This pull request delivers an experimental JWE-based credential proxy designed to enhance security by isolating raw API credentials from potentially compromised sandboxed code. The proxy acts as an intermediary, decrypting encrypted JWE tokens containing credentials and injecting them just before forwarding requests to the target API. This approach ensures that sensitive information is never exposed to the client-side environment, while also providing robust features like host-based access control, key lifecycle management, and token revocation to maintain a secure and flexible credential delivery system.

Highlights

  • New JWE-based Credential Proxy: Introduces a stateless proxy that decrypts JWE tokens and injects raw API credentials at the last hop, preventing sandboxed environments from seeing sensitive data.

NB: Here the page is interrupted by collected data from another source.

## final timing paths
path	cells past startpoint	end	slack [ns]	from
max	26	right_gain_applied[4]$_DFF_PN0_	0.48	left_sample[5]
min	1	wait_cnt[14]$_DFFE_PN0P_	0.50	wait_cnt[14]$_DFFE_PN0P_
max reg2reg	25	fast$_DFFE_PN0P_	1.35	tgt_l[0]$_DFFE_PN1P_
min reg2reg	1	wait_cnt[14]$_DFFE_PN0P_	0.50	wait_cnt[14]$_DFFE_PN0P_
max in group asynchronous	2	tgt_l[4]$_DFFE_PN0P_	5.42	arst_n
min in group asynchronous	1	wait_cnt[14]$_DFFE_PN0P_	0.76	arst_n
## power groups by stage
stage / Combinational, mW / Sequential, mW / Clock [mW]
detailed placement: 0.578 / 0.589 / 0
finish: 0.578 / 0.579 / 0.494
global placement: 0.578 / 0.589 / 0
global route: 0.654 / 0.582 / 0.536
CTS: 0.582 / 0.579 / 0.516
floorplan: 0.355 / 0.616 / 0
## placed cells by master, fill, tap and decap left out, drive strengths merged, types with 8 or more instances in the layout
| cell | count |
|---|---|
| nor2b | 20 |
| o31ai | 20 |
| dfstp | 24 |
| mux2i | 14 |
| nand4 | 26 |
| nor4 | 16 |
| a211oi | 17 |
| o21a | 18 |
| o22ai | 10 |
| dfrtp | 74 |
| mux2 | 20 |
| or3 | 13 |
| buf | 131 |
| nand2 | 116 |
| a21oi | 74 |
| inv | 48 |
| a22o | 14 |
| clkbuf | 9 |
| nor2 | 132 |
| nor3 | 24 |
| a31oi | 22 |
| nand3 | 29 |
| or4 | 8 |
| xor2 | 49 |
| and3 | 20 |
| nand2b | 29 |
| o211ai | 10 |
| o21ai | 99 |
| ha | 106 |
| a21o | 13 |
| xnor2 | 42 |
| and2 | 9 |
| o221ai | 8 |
<file path="config.mk">
export PLATFORM = sky130hd
export DESIGN_NAME = swdp_top
export DESIGN_NICKNAME = d
export VERILOG_FILES = /design/src/rtl/swdp_alu_flags.v /design/src/rtl/swdp_top.v
export VERILOG_INCLUDE_DIRS = /design/src /design/src/rtl
export SDC_FILE = /design/constraint.sdc
export NUM_CORES = 1
export LEC_CHECK = 0
export BUFFER_PORTS_ARGS = -buffer_cell sky130_fd_sc_hd__buf_2
export CAP_MARGIN = 20
export CORE_UTILIZATION = 55
export CTS_CLUSTER_SIZE = 14
export DETAILED_ROUTE_END_ITERATION = 16
export PLACE_DENSITY_LB_ADDON = 0.05
export SLEW_MARGIN = 20
export SYNTH_ARGS = -nofsm -noshare
export SYNTH_HDL_FRONTEND = slang
export SYNTH_SLANG_ARGS = --single-unit
</file>
<file path="constraint.sdc">
create_clock -name clk -period 17.2 [get_ports clk]
set_input_delay 3.44 -clock clk [delete_from_list [all_inputs] [get_ports clk]]
set_output_delay 3.44 -clock clk [all_outputs]
set_load 0.02 [all_outputs]
</file>
<file path="src/rtl/swdp_map.vh">
// Register map, field positions and codes of the status word and data pointer block
// Operation
// RL1: 16-bit pointer, whole or as two bytes
// RL2: Status word at D0H, fixed bit order
// RL3: Carry set on carry/borrow, else cleared
// RL4: Carry serves as Boolean bit accumulator
// RL5: Half-carry on nibble carry/borrow, else cleared
// RL6: Bank bits place working registers in 00H-1FH
// RL7: Overflow on signed overflow of add ops
// RL8: Overflow when product exceeds 255
// RL9: Overflow on divide by zero
// RL10: Overflow cleared otherwise by those ops
// RL11: Parity is odd count of accumulator ones
// RL12: User flags are software-only read/write bits
// RL13: Reset clears the whole status word
// RL14: Writes update all bits except parity
`ifndef SWDP_MAP_VH
`define SWDP_MAP_VH

// ----------------------------------------------------------------
// Register offsets (byte addresses)
// ----------------------------------------------------------------
`define SWDP_ADDR_W        8
`define SWDP_OFF_STATUS    8'hd0
`define SWDP_OFF_DP_LOW    8'h82
`define SWDP_OFF_DP_HIGH   8'h83
`define SWDP_OFF_DP_WORD   8'h84
`define SWDP_OFF_ACC       8'he0

// ----------------------------------------------------------------
// Status word bit positions
// ----------------------------------------------------------------
`define SWDP_BIT_CARRY     7
`define SWDP_BIT_HALF      6
`define SWDP_BIT_UF0       5
`define SWDP_BIT_BANK_HI   4
`define SWDP_BIT_BANK_LO   3
`define SWDP_BIT_OVF       2
`define SWDP_BIT_UF1       1
`define SWDP_BIT_PARITY    0

// ----------------------------------------------------------------
// Reset values
// ----------------------------------------------------------------
`define SWDP_STATUS_RST    8'h00
`define SWDP_DP_RST        16'h0000
`define SWDP_DP_HI_RST     8'h00
`define SWDP_DP_LO_RST     8'h00
`define SWDP_BANK_RST      5'h00
`define SWDP_ACC_RST       8'h00

// ----------------------------------------------------------------
// Operation codes from the execution datapath
// ----------------------------------------------------------------
`define SWDP_OP_W          4
`define SWDP_OP_NONE       4'h0
`define SWDP_OP_ADD        4'h1
`define SWDP_OP_ADD_CARRY  4'h2
`define SWDP_OP_SUB_BORROW 4'h3
`define SWDP_OP_PRODUCT    4'h4
`define SWDP_OP_DIV        4'h5
`define SWDP_OP_SETC       4'h6
`define SWDP_OP_CLRC       4'h7
`define SWDP_OP_CPLC       4'h8
`define SWDP_OP_ANLC       4'h9
`define SWDP_OP_ORLC       4'ha
`define SWDP_OP_MOVC       4'hb

// ----------------------------------------------------------------
// Misc constants
// ----------------------------------------------------------------
`define SWDP_BANK_SHIFT    3
`define SWDP_PROD_LIMIT    16'h00ff
`define SWDP_BYTE_ZERO     8'h00

`endif

</file>
<file path="src/rtl/swdp_alu_flags.v">
// Combinational flag computation for arithmetic and Boolean carry operations
`timescale 1ns/1ps
`include "swdp_map.vh"

module swdp_alu_flags (
	input  wire [`SWDP_OP_W-1:0] op_code,
	input  wire [7:0]            op_a,
	input  wire [7:0]            op_b,
	input  wire                  op_bit,
	input  wire                  carry_in,
	input  wire                  half_in,
	input  wire                  ovf_in,
	output reg                   carry_out,
	output reg                   half_out,
	output reg                   ovf_out,
	output reg  [7:0]            result
);

	reg [8:0]  sum9;
	reg [4:0]  sum5;
	reg [15:0] prod;
	reg        cin;

	// ----------------------------------------------------------------
	// Flag and result evaluation
	// ----------------------------------------------------------------
	// Subtraction done as a minus b minus borrow so borrow appears in bit 8
	always @* begin
		sum9      = 9'h000;
		sum5      = 5'h00;
		prod      = 16'h0000;
		cin       = 1'b0;
		carry_out = carry_in;
		half_out  = half_in;
		ovf_out   = ovf_in;
		result    = op_a;
		case (op_code)
			`SWDP_OP_ADD, `SWDP_OP_ADD_CARRY: begin
				cin       = (op_code == `SWDP_OP_ADD_CARRY) ? carry_in : 1'b0;
				sum9      = {1'b0, op_a} + {1'b0, op_b} + {8'h00, cin};
				sum5      = {1'b0, op_a[3:0]} + {1'b0, op_b[3:0]} + {4'h0, cin};
				result    = sum9[7:0];
				carry_out = sum9[8]; // RL3
				half_out  = sum5[4]; // RL5
				ovf_out   = (op_a[7] == op_b[7]) && (sum9[7] != op_a[7]); // RL7 RL10
			end
			`SWDP_OP_SUB_BORROW: begin
				sum9      = {1'b0, op_a} - {1'b0, op_b} - {8'h00, carry_in};
				sum5      = {1'b0, op_a[3:0]} - {1'b0, op_b[3:0]} - {4'h0, carry_in};
				result    = sum9[7:0];
				carry_out = sum9[8]; // RL3
				half_out  = sum5[4]; // RL5
				ovf_out   = (op_a[7] != op_b[7]) && (sum9[7] != op_a[7]); // RL7 RL10
			end
			// No nibble carry exists here, so both carry flags clear
			`SWDP_OP_PRODUCT: begin
				prod      = op_a * op_b;
				result    = prod[7:0];
				carry_out = 1'b0; // RL3
				half_out  = 1'b0; // RL5
				ovf_out   = (prod > `SWDP_PROD_LIMIT); // RL8 RL10
			end
			`SWDP_OP_DIV: begin
				result    = (op_b == `SWDP_BYTE_ZERO) ? op_a : op_a / op_b;
				carry_out = 1'b0; // RL3
				half_out  = 1'b0; // RL5
				ovf_out   = (op_b == `SWDP_BYTE_ZERO); // RL9 RL10
			end
			// Boolean ops treat carry as a one-bit accumulator
			`SWDP_OP_SETC: carry_out = 1'b1; // RL4
			`SWDP_OP_CLRC: carry_out = 1'b0; // RL4
			`SWDP_OP_CPLC: carry_out = ~carry_in; // RL4
			`SWDP_OP_ANLC: carry_out = carry_in & op_bit; // RL4
			`SWDP_OP_ORLC: carry_out = carry_in | op_bit; // RL4
			`SWDP_OP_MOVC: carry_out = op_bit; // RL4
			default: begin
				result = op_a;
			end
		endcase
	end

endmodule

</file>
<file path="src/rtl/swdp_top.v">
// Status word and data pointer block with classic Wishbone register access
`timescale 1ns/1ps
`include "swdp_map.vh"

module swdp_top (
	input  wire                    clk,
	input  wire                    rst_b,
	// Wishbone slave
	input  wire                    wb_cyc_i,
	input  wire                    wb_stb_i,
	input  wire                    wb_we_i,
	input  wire [`SWDP_ADDR_W-1:0] wb_adr_i,
	input  wire [3:0]              wb_sel_i,
	input  wire [31:0]             wb_dat_i,
	output reg  [31:0]             wb_dat_o,
	output reg                     wb_ack_o,
	output reg                     wb_err_o,
	// Execution datapath side
	input  wire [`SWDP_OP_W-1:0]   exec_op,
	input  wire [7:0]              exec_a,
	input  wire [7:0]              exec_b,
	input  wire                    exec_bit,
	input  wire                    acc_we,
	input  wire [7:0]              acc_wdata,
	input  wire                    dp_inc,
	output reg  [7:0]              exec_result,
	output reg  [7:0]              processor_status_word,
	output reg  [15:0]             data_pointer,
	output reg  [4:0]              bank_base,
	output reg  [7:0]              acc
);

	// ----------------------------------------------------------------
	// Flag state
	// ----------------------------------------------------------------
	reg        carry_flag;
	reg        half_carry_flag;
	reg        user_flag_zero;
	reg        bank_select_high;
	reg        bank_select_low;
	reg        overflow_flag;
	reg        user_flag_one;
	reg  [7:0] data_pointer_high;
	reg  [7:0] data_pointer_low;

	wire       alu_carry;
	wire       alu_half;
	wire       alu_ovf;
	wire [7:0] alu_result;
	wire       parity_now;
	wire [7:0] status_view;
	wire       bus_req;
	wire       hit_status;
	wire       hit_dp_low;
	wire       hit_dp_high;
	wire       hit_dpw;
	wire       hit_acc;
	wire       hit_any;
	wire       wr_status;
	wire       arith_op;
	wire [15:0] dp_word;
	wire [15:0] next_dp;
	wire [7:0] next_acc;

	// ----------------------------------------------------------------
	// Flag arithmetic
	// ----------------------------------------------------------------
	swdp_alu_flags u_flags (
		.op_code   (exec_op),
		.op_a      (exec_a),
		.op_b      (exec_b),
		.op_bit    (exec_bit),
		.carry_in  (carry_flag),
		.half_in   (half_carry_flag),
		.ovf_in    (overflow_flag),
		.carry_out (alu_carry),
		.half_out  (alu_half),
		.ovf_out   (alu_ovf),
		.result    (alu_result)
	);

	// ----------------------------------------------------------------
	// Bus decode
	// ----------------------------------------------------------------
	// Ack drops for one cycle after each answer, so a held request is served again only every other cycle
	assign bus_req  = wb_cyc_i & wb_stb_i & ~wb_ack_o & ~wb_err_o;
	assign hit_status  = (wb_adr_i == `SWDP_OFF_STATUS);
	assign hit_dp_low  = (wb_adr_i == `SWDP_OFF_DP_LOW);
	assign hit_dp_high = (wb_adr_i == `SWDP_OFF_DP_HIGH);
	assign hit_dpw     = (wb_adr_i == `SWDP_OFF_DP_WORD);
	assign hit_acc     = (wb_adr_i == `SWDP_OFF_ACC);
	assign hit_any     = hit_status | hit_dp_low | hit_dp_high | hit_dpw | hit_acc;
	assign wr_status   = bus_req & wb_we_i & hit_status & wb_sel_i[0];
	assign arith_op    = (exec_op == `SWDP_OP_ADD) | (exec_op == `SWDP_OP_ADD_CARRY)
		| (exec_op == `SWDP_OP_SUB_BORROW) | (exec_op == `SWDP_OP_PRODUCT) | (exec_op == `SWDP_OP_DIV);

	// Parity follows the accumulator value continuously
	assign parity_now = ^acc; // RL11 RL14
	assign status_view = {carry_flag, half_carry_flag, user_flag_zero, bank_select_high,
		bank_select_low, overflow_flag, user_flag_one, parity_now}; // RL2
	assign dp_word    = {data_pointer_high, data_pointer_low};

	// ----------------------------------------------------------------
	// Accumulator (parity source)
	// ----------------------------------------------------------------
	// Bus write to the accumulator wins over the datapath in the same cycle
	assign next_acc = (bus_req & wb_we_i & hit_acc & wb_sel_i[0]) ? wb_dat_i[7:0]
		: acc_we ? acc_wdata
		: arith_op ? alu_result
		: acc;

	always @(posedge clk) begin
		if (!rst_b) begin
			acc <= `SWDP_ACC_RST;
		end else begin
			acc <= next_acc;
		end
	end

	// ----------------------------------------------------------------
	// Status word flags
	// ----------------------------------------------------------------
	// A software write covers all writable bits; same-cycle hardware update loses
	always @(posedge clk) begin
		if (!rst_b) begin
			carry_flag       <= 1'b0; // RL13
			half_carry_flag  <= 1'b0; // RL13
			user_flag_zero   <= 1'b0; // RL13
			bank_select_high <= 1'b0; // RL13
			bank_select_low  <= 1'b0; // RL13
			overflow_flag    <= 1'b0; // RL13
			user_flag_one    <= 1'b0; // RL13
		end else if (wr_status) begin
			carry_flag       <= wb_dat_i[`SWDP_BIT_CARRY]; // RL14
			half_carry_flag  <= wb_dat_i[`SWDP_BIT_HALF]; // RL14
			user_flag_zero   <= wb_dat_i[`SWDP_BIT_UF0]; // RL12
			bank_select_high <= wb_dat_i[`SWDP_BIT_BANK_HI]; // RL14
			bank_select_low  <= wb_dat_i[`SWDP_BIT_BANK_LO]; // RL14
			overflow_flag    <= wb_dat_i[`SWDP_BIT_OVF]; // RL14
			user_flag_one    <= wb_dat_i[`SWDP_BIT_UF1]; // RL12
		end else begin
			// User flags are never touched here
			carry_flag      <= alu_carry; // RL3 RL4
			half_carry_flag <= alu_half; // RL5
			overflow_flag   <= alu_ovf; // RL7 RL8 RL9 RL10
		end
	end

	// ----------------------------------------------------------------
	// Data pointer
	// ----------------------------------------------------------------
	// Byte-wide and word-wide views share the same two byte registers
	assign next_dp = dp_word + 16'h0001;

	always @(posedge clk) begin
		if (!rst_b) begin
			data_pointer_high <= `SWDP_DP_HI_RST;
			data_pointer_low  <= `SWDP_DP_LO_RST;
		end else if (bus_req & wb_we_i & hit_dpw) begin
			if (wb_sel_i[1]) data_pointer_high <= wb_dat_i[15:8]; // RL1
			if (wb_sel_i[0]) data_pointer_low  <= wb_dat_i[7:0]; // RL1
		end else if (bus_req & wb_we_i & hit_dp_high & wb_sel_i[0]) begin
			data_pointer_high <= wb_dat_i[7:0]; // RL1
		end else if (bus_req & wb_we_i & hit_dp_low & wb_sel_i[0]) begin
			data_pointer_low <= wb_dat_i[7:0]; // RL1
		end else if (dp_inc) begin
			data_pointer_high <= next_dp[15:8];
			data_pointer_low  <= next_dp[7:0];
		end
	end

	// ----------------------------------------------------------------
	// Registered outputs
	// ----------------------------------------------------------------
	// Status word output lags one cycle behind the flags to keep outputs on flops
	always @(posedge clk) begin
		if (!rst_b) begin
			processor_status_word <= `SWDP_STATUS_RST;
			data_pointer          <= `SWDP_DP_RST;
			bank_base             <= `SWDP_BANK_RST;
			exec_result           <= `SWDP_BYTE_ZERO;
		end else begin
			processor_status_word <= status_view;
			data_pointer          <= dp_word;
			bank_base             <= {bank_select_high, bank_select_low, 3'h0}; // RL6
			exec_result           <= alu_result;
		end
	end

	// ----------------------------------------------------------------
	// Bus answer
	// ----------------------------------------------------------------
	// Unmapped addresses answer with err so software sees the fault
	always @(posedge clk) begin
		if (!rst_b) begin
			wb_ack_o <= 1'b0;
			wb_err_o <= 1'b0;
			wb_dat_o <= 32'h0000_0000;
		end else begin
			wb_ack_o <= bus_req & hit_any;
			wb_err_o <= bus_req & ~hit_any;
			if (bus_req & ~wb_we_i) begin
				wb_dat_o <= hit_status ? {24'h000000, status_view}
					: hit_dp_low ? {24'h000000, data_pointer_low}
					: hit_dp_high ? {24'h000000, data_pointer_high}
					: hit_dpw ? {16'h0000, dp_word}
					: hit_acc ? {24'h000000, acc}
					: 32'h0000_0000;
			end else begin
				wb_dat_o <= 32'h0000_0000;
			end
		end
	end

endmodule

</file>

  • Secure Credential Handling: Utilizes ECDH-ES+A256KW with A256GCM on P-256 keys for encryption, and integrates with runtime/secret.Do (or a cross-platform fallback) for memory zeroing of plaintext credentials.
  • Host Locking and Exfiltration Prevention: Implements host locking to ensure JWEs are only valid for specified target hosts, mitigating credential exfiltration attempts.
  • Key Management and Rotation: Includes a keystore for managing ECDSA keys, supporting key generation, loading from PEM files, and exposing JWKS for key rotation.
  • Token Revocation: Features a deny-list mechanism to revoke JWE tokens, preventing their reuse after compromise or expiry.
  • Comprehensive Testing and Benchmarking: Adds extensive unit, integration, and benchmark tests to validate functionality, security scenarios, and performance under various loads and configurations.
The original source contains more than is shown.